» WORK ORDER: Report each line of the entries that includes "match" by copying it.
****************************************
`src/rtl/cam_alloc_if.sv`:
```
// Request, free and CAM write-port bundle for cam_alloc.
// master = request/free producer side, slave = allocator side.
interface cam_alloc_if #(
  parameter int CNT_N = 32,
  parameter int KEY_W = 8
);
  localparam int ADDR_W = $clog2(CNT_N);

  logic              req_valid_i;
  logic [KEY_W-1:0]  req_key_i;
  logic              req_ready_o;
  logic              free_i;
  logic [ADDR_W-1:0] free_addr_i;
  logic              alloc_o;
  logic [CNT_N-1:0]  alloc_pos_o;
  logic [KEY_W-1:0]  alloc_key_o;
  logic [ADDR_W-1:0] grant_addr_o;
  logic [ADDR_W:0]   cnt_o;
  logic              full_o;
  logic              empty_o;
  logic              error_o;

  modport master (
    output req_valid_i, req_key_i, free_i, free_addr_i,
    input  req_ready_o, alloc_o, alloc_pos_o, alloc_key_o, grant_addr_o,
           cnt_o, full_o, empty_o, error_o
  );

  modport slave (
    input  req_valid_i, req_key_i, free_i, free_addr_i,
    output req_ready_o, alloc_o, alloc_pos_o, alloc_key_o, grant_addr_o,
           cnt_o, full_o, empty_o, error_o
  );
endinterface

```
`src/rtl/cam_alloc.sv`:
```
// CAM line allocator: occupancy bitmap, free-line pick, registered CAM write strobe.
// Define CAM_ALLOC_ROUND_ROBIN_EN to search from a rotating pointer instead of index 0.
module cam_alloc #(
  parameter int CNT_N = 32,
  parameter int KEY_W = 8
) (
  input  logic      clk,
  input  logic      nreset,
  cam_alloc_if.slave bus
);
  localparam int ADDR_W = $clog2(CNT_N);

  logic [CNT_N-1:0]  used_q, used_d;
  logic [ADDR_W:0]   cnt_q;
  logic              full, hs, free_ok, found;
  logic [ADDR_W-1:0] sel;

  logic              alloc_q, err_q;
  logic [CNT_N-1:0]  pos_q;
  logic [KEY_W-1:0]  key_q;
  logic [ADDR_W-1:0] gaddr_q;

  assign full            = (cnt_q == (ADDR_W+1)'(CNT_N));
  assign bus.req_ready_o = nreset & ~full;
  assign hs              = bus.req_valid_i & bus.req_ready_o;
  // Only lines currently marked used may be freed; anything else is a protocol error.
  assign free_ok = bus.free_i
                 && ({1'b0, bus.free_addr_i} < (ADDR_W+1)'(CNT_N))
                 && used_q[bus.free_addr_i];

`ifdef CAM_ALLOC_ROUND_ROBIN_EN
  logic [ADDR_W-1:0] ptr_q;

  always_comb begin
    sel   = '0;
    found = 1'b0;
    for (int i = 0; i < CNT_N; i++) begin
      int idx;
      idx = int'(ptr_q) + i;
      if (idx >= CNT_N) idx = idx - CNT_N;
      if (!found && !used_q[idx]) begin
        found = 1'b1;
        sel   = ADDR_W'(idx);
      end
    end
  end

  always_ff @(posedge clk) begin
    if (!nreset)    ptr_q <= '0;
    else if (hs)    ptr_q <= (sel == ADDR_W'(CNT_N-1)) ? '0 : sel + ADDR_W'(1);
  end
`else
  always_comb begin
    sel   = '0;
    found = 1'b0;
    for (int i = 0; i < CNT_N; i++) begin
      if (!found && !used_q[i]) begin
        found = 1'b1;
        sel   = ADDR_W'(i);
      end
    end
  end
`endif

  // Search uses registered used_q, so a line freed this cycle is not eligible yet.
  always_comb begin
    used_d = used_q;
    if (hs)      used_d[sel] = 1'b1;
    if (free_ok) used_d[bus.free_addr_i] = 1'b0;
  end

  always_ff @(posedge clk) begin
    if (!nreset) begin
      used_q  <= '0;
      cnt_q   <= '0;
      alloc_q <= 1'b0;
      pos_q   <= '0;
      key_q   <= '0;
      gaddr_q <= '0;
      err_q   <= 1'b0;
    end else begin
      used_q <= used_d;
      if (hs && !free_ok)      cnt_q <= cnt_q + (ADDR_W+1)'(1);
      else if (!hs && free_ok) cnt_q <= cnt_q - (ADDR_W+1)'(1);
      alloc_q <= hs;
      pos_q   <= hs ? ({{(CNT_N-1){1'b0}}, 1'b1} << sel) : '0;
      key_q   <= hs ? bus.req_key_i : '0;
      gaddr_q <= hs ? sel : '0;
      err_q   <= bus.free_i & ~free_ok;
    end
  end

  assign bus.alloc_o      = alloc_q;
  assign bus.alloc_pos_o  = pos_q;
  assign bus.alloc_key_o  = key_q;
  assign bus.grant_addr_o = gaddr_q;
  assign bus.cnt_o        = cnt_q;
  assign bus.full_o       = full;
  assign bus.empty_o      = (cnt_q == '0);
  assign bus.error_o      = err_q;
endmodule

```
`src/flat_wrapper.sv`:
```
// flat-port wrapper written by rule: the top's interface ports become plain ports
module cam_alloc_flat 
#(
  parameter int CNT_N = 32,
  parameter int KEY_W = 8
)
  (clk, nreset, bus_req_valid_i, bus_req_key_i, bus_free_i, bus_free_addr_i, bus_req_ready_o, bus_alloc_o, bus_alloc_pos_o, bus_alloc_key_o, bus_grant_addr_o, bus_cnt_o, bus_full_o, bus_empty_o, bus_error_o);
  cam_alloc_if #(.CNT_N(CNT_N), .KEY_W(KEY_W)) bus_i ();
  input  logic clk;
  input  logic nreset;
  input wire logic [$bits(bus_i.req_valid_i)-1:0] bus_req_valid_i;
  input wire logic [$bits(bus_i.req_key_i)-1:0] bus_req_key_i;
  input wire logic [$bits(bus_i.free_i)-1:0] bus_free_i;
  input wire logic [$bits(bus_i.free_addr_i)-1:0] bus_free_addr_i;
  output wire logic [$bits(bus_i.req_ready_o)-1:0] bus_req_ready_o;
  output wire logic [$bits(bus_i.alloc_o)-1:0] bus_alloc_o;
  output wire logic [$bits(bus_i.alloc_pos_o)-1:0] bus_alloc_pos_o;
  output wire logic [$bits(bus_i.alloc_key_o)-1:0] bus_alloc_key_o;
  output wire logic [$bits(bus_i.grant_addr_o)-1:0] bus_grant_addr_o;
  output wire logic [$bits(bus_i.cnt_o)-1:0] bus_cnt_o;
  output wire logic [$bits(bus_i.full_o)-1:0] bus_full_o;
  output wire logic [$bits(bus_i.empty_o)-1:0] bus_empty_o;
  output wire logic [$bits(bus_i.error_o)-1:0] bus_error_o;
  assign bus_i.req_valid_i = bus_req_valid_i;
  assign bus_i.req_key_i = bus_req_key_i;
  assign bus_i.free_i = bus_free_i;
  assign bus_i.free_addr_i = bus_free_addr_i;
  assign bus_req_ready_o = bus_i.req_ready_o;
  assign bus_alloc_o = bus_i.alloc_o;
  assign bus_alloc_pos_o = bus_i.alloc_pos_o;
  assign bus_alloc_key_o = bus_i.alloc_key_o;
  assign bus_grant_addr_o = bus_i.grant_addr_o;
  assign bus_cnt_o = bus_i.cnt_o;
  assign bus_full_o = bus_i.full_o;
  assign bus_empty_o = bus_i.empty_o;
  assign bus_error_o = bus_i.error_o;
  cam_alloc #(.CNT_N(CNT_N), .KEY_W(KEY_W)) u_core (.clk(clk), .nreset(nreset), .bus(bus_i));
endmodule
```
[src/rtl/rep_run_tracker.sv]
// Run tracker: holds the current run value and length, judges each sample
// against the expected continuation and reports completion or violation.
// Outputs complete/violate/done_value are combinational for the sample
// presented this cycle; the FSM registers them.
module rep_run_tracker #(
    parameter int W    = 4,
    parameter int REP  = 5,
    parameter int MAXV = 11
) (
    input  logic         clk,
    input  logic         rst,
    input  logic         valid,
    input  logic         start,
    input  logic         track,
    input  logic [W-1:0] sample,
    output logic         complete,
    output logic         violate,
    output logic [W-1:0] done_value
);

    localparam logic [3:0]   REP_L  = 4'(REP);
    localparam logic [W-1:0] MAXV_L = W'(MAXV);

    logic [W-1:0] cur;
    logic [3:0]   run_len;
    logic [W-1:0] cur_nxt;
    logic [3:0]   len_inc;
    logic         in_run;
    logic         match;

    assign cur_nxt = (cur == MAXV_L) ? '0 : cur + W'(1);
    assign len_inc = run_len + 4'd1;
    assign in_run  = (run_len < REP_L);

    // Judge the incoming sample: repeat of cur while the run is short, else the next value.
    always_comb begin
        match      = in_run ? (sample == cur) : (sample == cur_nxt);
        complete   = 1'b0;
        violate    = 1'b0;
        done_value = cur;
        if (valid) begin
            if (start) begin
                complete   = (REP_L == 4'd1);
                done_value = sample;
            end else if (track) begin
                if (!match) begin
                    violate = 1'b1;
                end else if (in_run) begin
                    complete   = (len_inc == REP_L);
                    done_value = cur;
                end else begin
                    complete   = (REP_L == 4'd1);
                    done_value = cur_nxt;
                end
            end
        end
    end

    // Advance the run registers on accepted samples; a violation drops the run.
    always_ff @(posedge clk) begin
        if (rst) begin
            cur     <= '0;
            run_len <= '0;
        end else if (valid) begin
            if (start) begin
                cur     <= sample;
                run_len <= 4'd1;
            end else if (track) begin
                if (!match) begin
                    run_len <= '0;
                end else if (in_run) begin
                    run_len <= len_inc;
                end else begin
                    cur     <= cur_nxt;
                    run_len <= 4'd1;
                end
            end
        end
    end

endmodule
****************************************
» YOUR RESPONSE:
    logic         match;
        match      = in_run ? (sample == cur) : (sample == cur_nxt);
                if (!match) begin
                if (!match) begin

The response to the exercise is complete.